Syndicated columnist and ABC’s This Week panelist George Will believes that the National Endowment for the Arts likely “broke some laws” after the federal agency recently hosted a controversial teleconference call of various artists. Mr. Will spoke about his concerns on the NEA this Sunday on This Week with George Stephanopoulos (see video below). Big Hollywood’s Patrick Courrielche was on the conference call and described what was being asked of them:
Obama has a strong arts agenda, we were told, and has been very supportive of both using and supporting the arts in creative ways to talk about the issues facing the country. We were “selected for a reason,” they told us. We had played a key role in the election and now Obama was putting out the call of service to help create change. We knew “how to make a stink,” and were encouraged to do so
One of the first places to explore is whether or not the NEA’s solicitation to artists on the conference call violated the Hatch Act. According to the U.S. Office of Special Counsel:
The Hatch Act restricts the political activity of executive branch employees of the federal government, District of Columbia government and some state and local employees who work in connection with federally funded programs.
These federal and D.C. employees may not-
- use official authority or influence to interfere with an election
- solicit or discourage political activity of anyone with business before their agency
- solicit or receive political contributions (may be done in certain limited situations by federal labor or other employee organizations)
- be candidates for public office in partisan elections
- engage in political activity while:
- on duty
- in a government office
- wearing an official uniform
- using a government vehicle
- wear partisan political buttons on duty
During the Bush administration, Lurita Doan, an Administrator of the U.S. General Services Administration, was forced to resign in the Spring of 2008 after being under fire for Hatch Act violations by California Democratic Congressman Henry Waxman and others. My Washington Times colleague, Quin Hillyer wrote about it extensively on the American Spectator blog in 2007:
The idea is to punish Ms. Doan for daring (she’s an African-American) to actually be a Republican despite her supposed place in life as a vassal of the Democratic Party—and, while they are at it, use her as a stepping stone to Rove, because, well, the newest allegation against her involves a meeting conducted by an aide to Rove, and, well, all roads lead to Rove and of course the Dems all think Rove is evil, so, golly gee, there just MUST be something Roven in the state of Doanmark!
For the unitiated: a group of political appointees at GSA attended a brown bag lunch in January at which a Rove aide gave a report on the recent elections and what they meant for the long-term political outlook. (Political appointees talking politics: The horrors!!) At some point, Doan supposedly asked what “they” could do to “help our candidates.”
That’s it. There is no allegation that anybody used those words as a prompt to actually do anything political. No allegation that anybody was pressured to do anything. No nothing — just a question that, frankly, on its face, seems rather innocent.
But the Office of Special Counsel, led by a guy himself embroiled in controversy who is now making a name for himself sucking up to theWashington Post (could he hope that the Post will help him get off the hook for the allegations against him?), concluded that Ms. Doan violated the Hatch Act that forbids politicization of the bureaucracy.

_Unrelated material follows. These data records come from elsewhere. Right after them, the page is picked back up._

===== src/hdl/vertex_tuple_dedup_table_top_defines.svh =====
// assertion helpers for the tuple table
`ifndef VERTEX_TUPLE_DEDUP_TABLE_TOP_DEFINES_SVH
`define VERTEX_TUPLE_DEDUP_TABLE_TOP_DEFINES_SVH

// same-cycle implication
`define VTD_ASSERT_NOW(lbl, ante, cons, msg) \
  lbl: assert property (@(posedge clk_i) disable iff (!rst_ni) (ante) |-> (cons)) \
    else $error(msg);

// next-cycle implication
`define VTD_ASSERT_NEXT(lbl, ante, cons, msg) \
  lbl: assert property (@(posedge clk_i) disable iff (!rst_ni) (ante) |=> (cons)) \
    else $error(msg);

`endif


===== src/hdl/vtd_pkg.sv =====
package vtd_pkg;

  localparam int unsigned REF_W   = 16;
  localparam int unsigned KEY_W   = 4 * REF_W;
  localparam int unsigned SLOT_W  = 10;
  localparam int unsigned CNT_W   = 11;
  localparam int unsigned OUT_DW  = 24;
  localparam int unsigned OUT_UW  = 2;

  localparam logic KIND_LOOKUP = 1'b0;
  localparam logic KIND_CLEAR  = 1'b1;

  typedef enum logic [1:0] {
    ST_IDLE,
    ST_SCAN,
    ST_DONE
  } vtd_state_e;

  typedef struct packed {
    logic [CNT_W-1:0]  entry_count;
    logic              full_res;
    logic              is_new;
    logic [SLOT_W-1:0] slot;
  } res_t;

  typedef struct packed {
    logic vld;
    res_t res;
  } res_beat_t;

endpackage
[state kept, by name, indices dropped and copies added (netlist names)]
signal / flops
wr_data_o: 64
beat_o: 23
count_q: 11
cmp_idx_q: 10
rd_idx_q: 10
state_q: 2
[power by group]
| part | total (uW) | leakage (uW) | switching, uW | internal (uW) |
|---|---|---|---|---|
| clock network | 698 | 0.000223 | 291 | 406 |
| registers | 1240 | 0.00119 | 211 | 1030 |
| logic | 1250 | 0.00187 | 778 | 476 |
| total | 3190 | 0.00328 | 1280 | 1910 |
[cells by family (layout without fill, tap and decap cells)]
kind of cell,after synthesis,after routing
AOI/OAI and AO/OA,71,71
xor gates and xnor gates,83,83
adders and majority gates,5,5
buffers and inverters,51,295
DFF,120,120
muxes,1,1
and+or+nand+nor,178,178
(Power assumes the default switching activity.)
==> src/dstwr_pkg.sv <==
package dstwr_pkg;

  localparam int unsigned TsW    = 32;
  localparam int unsigned NumW   = 2 * TsW;
  localparam int unsigned DvsW   = TsW + 2;
  localparam int unsigned ScaleW = 20;
  localparam int unsigned TofW   = 32;
  localparam int unsigned DistW  = 34;
  localparam int unsigned ProdW  = TofW + ScaleW;
  localparam int unsigned FracW  = 16;

  localparam logic [ScaleW-1:0] ScaleReset = ScaleW'(307387);

  typedef struct packed {
    logic            neg;
    logic            zero;
    logic [DvsW-1:0] dvs;
    logic [DvsW-1:0] rem;
    logic [NumW-1:0] num;
    logic [NumW-1:0] quo;
  } div_t;

endpackage
## src/dstwr_pkg.sv

```systemverilog
package dstwr_pkg;

  localparam int unsigned TsW    = 32;
  localparam int unsigned NumW   = 2 * TsW;
  localparam int unsigned DvsW   = TsW + 2;
  localparam int unsigned ScaleW = 20;
  localparam int unsigned TofW   = 32;
  localparam int unsigned DistW  = 34;
  localparam int unsigned ProdW  = TofW + ScaleW;
  localparam int unsigned FracW  = 16;

  localparam logic [ScaleW-1:0] ScaleReset = ScaleW'(307387);

  typedef struct packed {
    logic            neg;
    logic            zero;
    logic [DvsW-1:0] dvs;
    logic [DvsW-1:0] rem;
    logic [NumW-1:0] num;
    logic [NumW-1:0] quo;
  } div_t;

endpackage

```

## src/dstwr_back.sv

```systemverilog
module dstwr_back (
  input  logic                                clk_i,
  input  logic                                rst_ni,
  input  logic                                en_i,
  input  logic                                vld_i,
  input  dstwr_pkg::div_t                     div_i,
  input  logic [dstwr_pkg::ScaleW-1:0]        scale_i,
  output logic                                vld_o,
  output logic signed [dstwr_pkg::TofW-1:0]   tof_o,
  output logic signed [dstwr_pkg::DistW-1:0]  dist_o,
  output logic                                zero_o,
  output logic                                sat_o
);

  localparam int unsigned NumW  = dstwr_pkg::NumW;
  localparam int unsigned TofW  = dstwr_pkg::TofW;
  localparam int unsigned DistW = dstwr_pkg::DistW;
  localparam int unsigned ProdW = dstwr_pkg::ProdW;
  localparam int unsigned FracW = dstwr_pkg::FracW;
  localparam int unsigned MagW  = ProdW - FracW + 1;

  localparam logic [TofW-1:0]  NegLim  = {1'b1, {(TofW-1){1'b0}}};
  localparam logic [TofW-1:0]  PosLim  = {1'b0, {(TofW-1){1'b1}}};
  localparam logic [MagW-1:0]  DNegMag = MagW'({1'b1, {(DistW-1){1'b0}}});
  localparam logic [MagW-1:0]  DPosMax = MagW'({1'b0, {(DistW-1){1'b1}}});

  logic [2:0]       vld_q;
  logic [TofW-1:0]  mag_d, mag_q, tof_d, tof_a_q, tof_b_q, tof_q;
  logic             neg_d, neg_a_q, neg_b_q;
  logic             sat_d, sat_a_q, sat_b_q, sat_q;
  logic             zero_a_q, zero_b_q, zero_q;
  logic [ProdW-1:0] prod_q;
  logic [MagW-1:0]  dmag;
  logic [DistW-1:0] dist_d, dist_q;
  logic             hi_nz;

  always_comb begin
    hi_nz = |div_i.quo[NumW-1:TofW];
    if (div_i.neg) begin
      sat_d = hi_nz || (div_i.quo[TofW-1] && (|div_i.quo[TofW-2:0]));
      mag_d = sat_d ? NegLim : div_i.quo[TofW-1:0];
    end else begin
      sat_d = hi_nz || div_i.quo[TofW-1];
      mag_d = sat_d ? PosLim : div_i.quo[TofW-1:0];
    end
    if (div_i.zero) begin
      sat_d = 1'b0;
      mag_d = '0;
    end
    neg_d = div_i.neg && (mag_d != '0);
    tof_d = neg_d ? (~mag_d + 1'b1) : mag_d;
  end

  always_comb begin
    if (neg_b_q) begin
      dmag = MagW'((ProdW+1)'(prod_q) + (ProdW+1)'({FracW{1'b1}}) >> FracW);
      if (dmag > DNegMag) dmag = DNegMag;
      dist_d = DistW'(~dmag + 1'b1);
    end else begin
      dmag = MagW'(prod_q >> FracW);
      if (dmag > DPosMax) dmag = DPosMax;
      dist_d = DistW'(dmag);
    end
  end

  always_ff @(posedge clk_i or negedge rst_ni) begin
    if (!rst_ni) begin
      vld_q <= '0;
    end else if (en_i) begin
      vld_q <= {vld_q[1:0], vld_i};
    end
  end

  always_ff @(posedge clk_i) begin
    if (en_i) begin
      mag_q    <= mag_d;
      tof_a_q  <= tof_d;
      neg_a_q  <= neg_d;
      sat_a_q  <= sat_d;
      zero_a_q <= div_i.zero;
      prod_q   <= ProdW'(mag_q) * ProdW'(scale_i);
      tof_b_q  <= tof_a_q;
      neg_b_q  <= neg_a_q;
      sat_b_q  <= sat_a_q;
      zero_b_q <= zero_a_q;
      tof_q    <= tof_b_q;
      dist_q   <= dist_d;
      sat_q    <= sat_b_q;
      zero_q   <= zero_b_q;
    end
  end

  assign vld_o  = vld_q[2];
  assign tof_o  = tof_q;
  assign dist_o = dist_q;
  assign zero_o = zero_q;
  assign sat_o  = sat_q;

endmodule

```
--- src/hw/rtl/sensor_hub_gyro_report_parser_defines.svh ---
// Assertion macros for the sensor hub gyro report parser.
// Included by the top-level RTL file, which carries concurrent assertions; needs clk_i and rst_ni in scope.
`ifndef SENSOR_HUB_GYRO_REPORT_PARSER_DEFINES_SVH
`define SENSOR_HUB_GYRO_REPORT_PARSER_DEFINES_SVH

// Check a consequent in the same cycle as its antecedent.
`define SHGP_ASSERT_SAME(lbl, ante, cons, msg) \
  lbl: assert property (@(posedge clk_i) disable iff (!rst_ni) (ante) |-> (cons)) \
    else $error(msg);

// Check a consequent in the cycle after its antecedent.
`define SHGP_ASSERT_NEXT(lbl, ante, cons, msg) \
  lbl: assert property (@(posedge clk_i) disable iff (!rst_ni) (ante) |=> (cons)) \
    else $error(msg);

`endif

--- src/hw/rtl/shgp_pkg.sv ---
// Shared types and constants for the sensor hub gyro report parser.
// No dependencies; used by the channel interfaces and the top level.
`default_nettype none

package shgp_pkg;

  // Packet framing
  localparam int unsigned MaxPacket  = 512;
  localparam int unsigned LenW       = 15;
  localparam int unsigned PosW       = 10;
  localparam int unsigned HdrBytes   = 4;
  localparam int unsigned GyroBytes  = 10;
  localparam logic [LenW-1:0] LenBad = 15'h7FFF;
  localparam logic [LenW-1:0] MaxLen = LenW'(MaxPacket);

  // Channels and report identifiers
  localparam logic [7:0] ChanExec   = 8'h01;
  localparam logic [7:0] ChanInput  = 8'h03;
  localparam logic [7:0] IdGyro     = 8'h02;
  localparam logic [7:0] IdTsBase   = 8'hFB;
  localparam logic [7:0] IdTsRebase = 8'hFA;
  localparam logic [3:0] TsSkip     = 4'd4;

  localparam logic [7:0] StaleLimitReset = 8'd5;
  localparam logic [7:0] StaleMax        = 8'hFF;

  typedef enum logic {
    OP_BYTE = 1'b0,
    OP_TICK = 1'b1
  } op_e;

  typedef enum logic [1:0] {
    KIND_GYRO   = 2'd0,
    KIND_NOTICE = 2'd1,
    KIND_BEAT   = 2'd2
  } kind_e;

  typedef struct packed {
    kind_e       kind;
    logic [15:0] rate_x;
    logic [15:0] rate_y;
    logic [15:0] rate_z;
    logic [7:0]  beat_number;
    logic [31:0] sample_total;
    logic        recover;
  } result_t;

endpackage

`default_nettype wire

--- src/hw/rtl/shgp_in_if.sv ---
// Request channel of the gyro report parser: packet bytes and ticks.
// Depends on shgp_pkg for the operation type.
`default_nettype none

interface shgp_in_if;
  import shgp_pkg::*;

  logic       valid;
  logic       ready;
  op_e        op;
  logic [7:0] data_byte;
  logic       first_byte;

  modport source (output valid, output op, output data_byte, output first_byte, input ready);
  modport sink   (input valid, input op, input data_byte, input first_byte, output ready);
endinterface

`default_nettype wire

--- src/hw/rtl/shgp_out_if.sv ---
// Result channel of the gyro report parser: samples, notices, heartbeats.
// Depends on shgp_pkg for the result kind type.
`default_nettype none

interface shgp_out_if;
  import shgp_pkg::*;

  logic               valid;
  logic               ready;
  kind_e              kind;
  logic signed [15:0] rate_x;
  logic signed [15:0] rate_y;
  logic signed [15:0] rate_z;
  logic        [7:0]  beat_number;
  logic        [31:0] sample_total;
  logic               recover;

  modport source (output valid, output kind, output rate_x, output rate_y, output rate_z,
                  output beat_number, output sample_total, output recover, input ready);
  modport sink   (input valid, input kind, input rate_x, input rate_y, input rate_z,
                  input beat_number, input sample_total, input recover, output ready);
endinterface

`default_nettype wire

--- src/hw/rtl/sensor_hub_gyro_report_parser.sv ---
// Sensor hub gyro report parser: top level.
// Depends on shgp_pkg, shgp_in_if, shgp_out_if and the assertion macro header.
//
// Usage:
//   in_i carries one request per handshake: a packet byte (op = byte, with
//   first_byte marking header byte 0 of a new packet) or a one-second tick.
//   out_o carries at most one result per request: a gyro sample when a gyro
//   report on the input channel completes, a reset notice on header byte 3
//   of an exec-channel packet with cargo, or a heartbeat on every tick.
//   cfg_we_i/cfg_wdata_i write the stale limit; write only while idle.
// Timing:
//   A request is decoded in the cycle it is accepted; its result appears in
//   the output register on the next cycle. One request is taken every cycle
//   while the single output register is empty or out_o.ready is high.
// Reset:
//   Parser idle, all counters and rate stores zero, stale limit 5.
// Stall:
//   A result waits in the output register while out_o.ready is low; a new
//   request is still taken in the same cycle the waiting result leaves.
`default_nettype none
`include "sensor_hub_gyro_report_parser_defines.svh"

module sensor_hub_gyro_report_parser (
  input  wire logic       clk_i,
  input  wire logic       rst_ni,
  input  wire logic       cfg_we_i,
  input  wire logic [7:0] cfg_wdata_i,
  shgp_in_if.sink         in_i,
  shgp_out_if.source      out_o
);
  import shgp_pkg::*;

  // Header byte positions
  localparam logic [PosW-1:0] HdrLenLo = PosW'(0);
  localparam logic [PosW-1:0] HdrLenHi = PosW'(1);
  localparam logic [PosW-1:0] HdrChan  = PosW'(2);
  localparam logic [PosW-1:0] HdrSeq   = PosW'(3);
  localparam logic [3:0]      GyroLast = 4'(GyroBytes - 1);

  // Configuration and parser state
  logic [7:0]      stale_limit_q;
  logic [PosW-1:0] pos_q, pos_d, pos_e;
  logic [LenW-1:0] len_q, len_d, len_e;
  logic [7:0]      chan_q, chan_d, chan_e;
  logic            ok_q, ok_d, ok_e;
  logic [3:0]      skip_q, skip_d, skip_e;
  logic [3:0]      ri_q, ri_d, ri_e;
  logic [15:0]     cap_q  [3];
  logic [15:0]     cap_d  [3];
  logic [15:0]     last_q [3];
  logic [15:0]     last_d [3];
  logic [15:0]     prev_q [3];
  logic [15:0]     prev_d [3];
  logic [7:0]      stale_q, stale_d, stale_n;
  logic [7:0]      beat_q, beat_d;
  logic [31:0]     sample_q, sample_d;

  // Working signals
  logic            in_acc;
  logic            advance;
  logic            same;
  logic [LenW-1:0] len_full;
  logic [LenW-1:0] remain;
  logic [PosW:0]   pos_inc;
  logic [3:0]      ri_off;
  logic [1:0]      slot;
  logic [7:0]      b;

  // Result register
  result_t res, res_q;
  logic    res_valid;
  logic    out_valid_q;

  assign in_acc     = in_i.valid && in_i.ready;
  assign in_i.ready = !out_valid_q || out_o.ready;
  assign b          = in_i.data_byte;

  // Effective state after a possible new-packet restart
  always_comb begin
    ok_e   = ok_q;
    pos_e  = pos_q;
    len_e  = len_q;
    chan_e = chan_q;
    skip_e = skip_q;
    ri_e   = ri_q;
    if (in_i.first_byte) begin
      ok_e   = 1'b1;
      pos_e  = '0;
      len_e  = '0;
      chan_e = '0;
      skip_e = '0;
      ri_e   = '0;
    end
  end

  // Decode one request: tick or packet byte
  always_comb begin
    ok_d      = ok_q;
    pos_d     = pos_q;
    len_d     = len_q;
    chan_d    = chan_q;
    skip_d    = skip_q;
    ri_d      = ri_q;
    cap_d     = cap_q;
    last_d    = last_q;
    prev_d    = prev_q;
    stale_d   = stale_q;
    beat_d    = beat_q;
    sample_d  = sample_q;
    res       = '0;
    res.kind  = KIND_GYRO;
    res_valid = 1'b0;
    advance   = 1'b0;
    same      = 1'b0;
    stale_n   = stale_q;
    len_full  = {b[6:0], len_e[7:0]};
    remain    = len_e - LenW'(pos_e);
    pos_inc   = {1'b0, pos_e} + (PosW+1)'(1);
    ri_off    = ri_e - 4'd4;
    slot      = ri_off[2:1];

    if (in_acc) begin
      if (in_i.op == OP_TICK) begin
        // Heartbeat and stale detection
        res_valid        = 1'b1;
        res.kind         = KIND_BEAT;
        res.rate_x       = last_q[0];
        res.rate_y       = last_q[1];
        res.rate_z       = last_q[2];
        res.beat_number  = beat_q;
        res.sample_total = sample_q;
        beat_d           = beat_q + 8'd1;
        same    = (last_q[0] == prev_q[0]) && (last_q[1] == prev_q[1]) &&
                  (last_q[2] == prev_q[2]);
        if (!same) begin
          stale_n = '0;
        end else if (stale_q != StaleMax) begin
          stale_n = stale_q + 8'd1;
        end
        prev_d = last_q;
        if (stale_n >= stale_limit_q) begin
          res.recover = 1'b1;
          sample_d    = '0;
          stale_d     = '0;
        end else begin
          stale_d = stale_n;
        end
      end else begin
        ok_d   = ok_e;
        pos_d  = pos_e;
        len_d  = len_e;
        chan_d = chan_e;
        skip_d = skip_e;
        ri_d   = ri_e;
        if (ok_e) begin
          advance = 1'b1;
          case (pos_e)
            HdrLenLo: len_d = LenW'(b);
            HdrLenHi: begin
              // Drop bad lengths, clamp long ones
              if (len_full == '0 || len_full == LenBad) begin
                ok_d    = 1'b0;
                advance = 1'b0;
              end else if (len_full > MaxLen) begin
                len_d = MaxLen;
              end else begin
                len_d = len_full;
              end
            end
            HdrChan: chan_d = b;
            HdrSeq: begin
              if (len_e <= LenW'(HdrBytes)) begin
                ok_d    = 1'b0;
                advance = 1'b0;
              end else if (chan_e == ChanExec) begin
                res_valid = 1'b1;
                res.kind  = KIND_NOTICE;
              end
            end
            default: begin
              if (chan_e == ChanInput) begin
                // Cargo: skip timestamps, capture gyro reports
                if (skip_e != '0) begin
                  skip_d = skip_e - 4'd1;
                end else if (ri_e != '0) begin
                  if (ri_e >= 4'd4 && slot != 2'd3) begin
                    if (!ri_e[0]) begin
                      cap_d[slot][7:0] = b;
                    end else begin
                      cap_d[slot][15:8] = b;
                    end
                  end
                  if (ri_e == GyroLast) begin
                    ri_d             = '0;
                    last_d           = cap_d;
                    sample_d         = sample_q + 32'd1;
                    res_valid        = 1'b1;
                    res.kind         = KIND_GYRO;
                    res.rate_x       = cap_d[0];
                    res.rate_y       = cap_d[1];
                    res.rate_z       = cap_d[2];
                    res.sample_total = sample_q + 32'd1;
                  end else begin
                    ri_d = ri_e + 4'd1;
                  end
                end else if (b == IdTsBase || b == IdTsRebase) begin
                  skip_d = TsSkip;
                end else if (b == IdGyro && remain >= LenW'(GyroBytes)) begin
                  ri_d = 4'd1;
                end
              end
            end
          endcase
          // Advance the byte position and close the packet at its end
          if (advance) begin
            if (pos_inc >= (PosW+1)'(HdrBytes) && LenW'(pos_inc) >= len_e) begin
              ok_d  = 1'b0;
              pos_d = '0;
            end else begin
              pos_d = pos_inc[PosW-1:0];
            end
          end
        end
      end
    end
  end

  // Hold parser state
  always_ff @(posedge clk_i or negedge rst_ni) begin
    if (!rst_ni) begin
      stale_limit_q <= StaleLimitReset;
      pos_q         <= '0;
      len_q         <= '0;
      chan_q        <= '0;
      ok_q          <= 1'b0;
      skip_q        <= '0;
      ri_q          <= '0;
      cap_q         <= '{default: '0};
      last_q        <= '{default: '0};
      prev_q        <= '{default: '0};
      stale_q       <= '0;
      beat_q        <= '0;
      sample_q      <= '0;
      out_valid_q   <= 1'b0;
    end else begin
      if (cfg_we_i) begin
        stale_limit_q <= cfg_wdata_i;
      end
      pos_q    <= pos_d;
      len_q    <= len_d;
      chan_q   <= chan_d;
      ok_q     <= ok_d;
      skip_q   <= skip_d;
      ri_q     <= ri_d;
      cap_q    <= cap_d;
      last_q   <= last_d;
      prev_q   <= prev_d;
      stale_q  <= stale_d;
      beat_q   <= beat_d;
      sample_q <= sample_d;
      // Load a fresh result or drop the one just taken
      if (in_acc) begin
        out_valid_q <= res_valid;
      end else if (out_o.ready) begin
        out_valid_q <= 1'b0;
      end
    end
  end

  // Capture the result payload
  always_ff @(posedge clk_i) begin
    if (in_acc && res_valid) begin
      res_q <= res;
    end
  end

  assign out_o.valid        = out_valid_q;
  assign out_o.kind         = res_q.kind;
  assign out_o.rate_x       = res_q.rate_x;
  assign out_o.rate_y       = res_q.rate_y;
  assign out_o.rate_z       = res_q.rate_z;
  assign out_o.beat_number  = res_q.beat_number;
  assign out_o.sample_total = res_q.sample_total;
  assign out_o.recover      = res_q.recover;

  // Assertions
  `SHGP_ASSERT_SAME(a_ri_range, 1'b1, ri_q <= GyroLast, "gyro report index out of range")
  `SHGP_ASSERT_SAME(a_skip_ri_excl, skip_q != '0, ri_q == '0, "timestamp skip inside gyro report")
  `SHGP_ASSERT_SAME(a_pos_in_pkt, ok_q, pos_q < PosW'(HdrBytes) || LenW'(pos_q) < len_q, "byte position past packet end")
  `SHGP_ASSERT_NEXT(a_recover_clr, in_acc && in_i.op == OP_TICK && res.recover, stale_q == '0 && sample_q == '0, "recovery did not clear counters")

endmodule

`default_nettype wire

--- src/flat_wrapper.sv ---
// flat-port wrapper written by rule: the top's interface ports become plain ports
module sensor_hub_gyro_report_parser_flat import shgp_pkg::*;
  (clk_i, rst_ni, cfg_we_i, cfg_wdata_i, in_i_valid, in_i_op, in_i_data_byte, in_i_first_byte, in_i_ready, out_o_valid, out_o_kind, out_o_rate_x, out_o_rate_y, out_o_rate_z, out_o_beat_number, out_o_sample_total, out_o_recover, out_o_ready);
  shgp_in_if in_i_i ();
  shgp_out_if out_o_i ();
  input  wire logic clk_i;
  input  wire logic rst_ni;
  input  wire logic cfg_we_i;
  input  wire logic [7:0] cfg_wdata_i;
  input wire logic [$bits(in_i_i.valid)-1:0] in_i_valid;
  input wire logic [$bits(in_i_i.op)-1:0] in_i_op;
  input wire logic [$bits(in_i_i.data_byte)-1:0] in_i_data_byte;
  input wire logic [$bits(in_i_i.first_byte)-1:0] in_i_first_byte;
  output wire logic [$bits(in_i_i.ready)-1:0] in_i_ready;
  output wire logic [$bits(out_o_i.valid)-1:0] out_o_valid;
  output wire logic [$bits(out_o_i.kind)-1:0] out_o_kind;
  output wire logic [$bits(out_o_i.rate_x)-1:0] out_o_rate_x;
  output wire logic [$bits(out_o_i.rate_y)-1:0] out_o_rate_y;
  output wire logic [$bits(out_o_i.rate_z)-1:0] out_o_rate_z;
  output wire logic [$bits(out_o_i.beat_number)-1:0] out_o_beat_number;
  output wire logic [$bits(out_o_i.sample_total)-1:0] out_o_sample_total;
  output wire logic [$bits(out_o_i.recover)-1:0] out_o_recover;
  input wire logic [$bits(out_o_i.ready)-1:0] out_o_ready;
  assign in_i_i.valid = in_i_valid;
  assign in_i_i.op = in_i_op;
  assign in_i_i.data_byte = in_i_data_byte;
  assign in_i_i.first_byte = in_i_first_byte;
  assign in_i_ready = in_i_i.ready;
  assign out_o_valid = out_o_i.valid;
  assign out_o_kind = out_o_i.kind;
  assign out_o_rate_x = out_o_i.rate_x;
  assign out_o_rate_y = out_o_i.rate_y;
  assign out_o_rate_z = out_o_i.rate_z;
  assign out_o_beat_number = out_o_i.beat_number;
  assign out_o_sample_total = out_o_i.sample_total;
  assign out_o_recover = out_o_i.recover;
  assign out_o_i.ready = out_o_ready;
  sensor_hub_gyro_report_parser u_core (.clk_i(clk_i), .rst_ni(rst_ni), .cfg_we_i(cfg_we_i), .cfg_wdata_i(cfg_wdata_i), .in_i(in_i_i), .out_o(out_o_i));
endmodule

Compared to Ms. Doan, the NEA’s actions on the conference call is much more egregious. The Washington Times contacted Mr. Waxman’s office and is waiting on a response. The Washington Times also contacted White House Office of Public Engagement’s Associate Director Kalpen Modi on these issues, and we are waiting for a response from his office as well.
Too many unanswered questions are surrounding the NEA’s and White House’s artsy conference call. The public should know who was on the call and whether or not the participants could be recipients of federal grants. The White House and the tax-payer funded NEA may want to start providing these answers soon.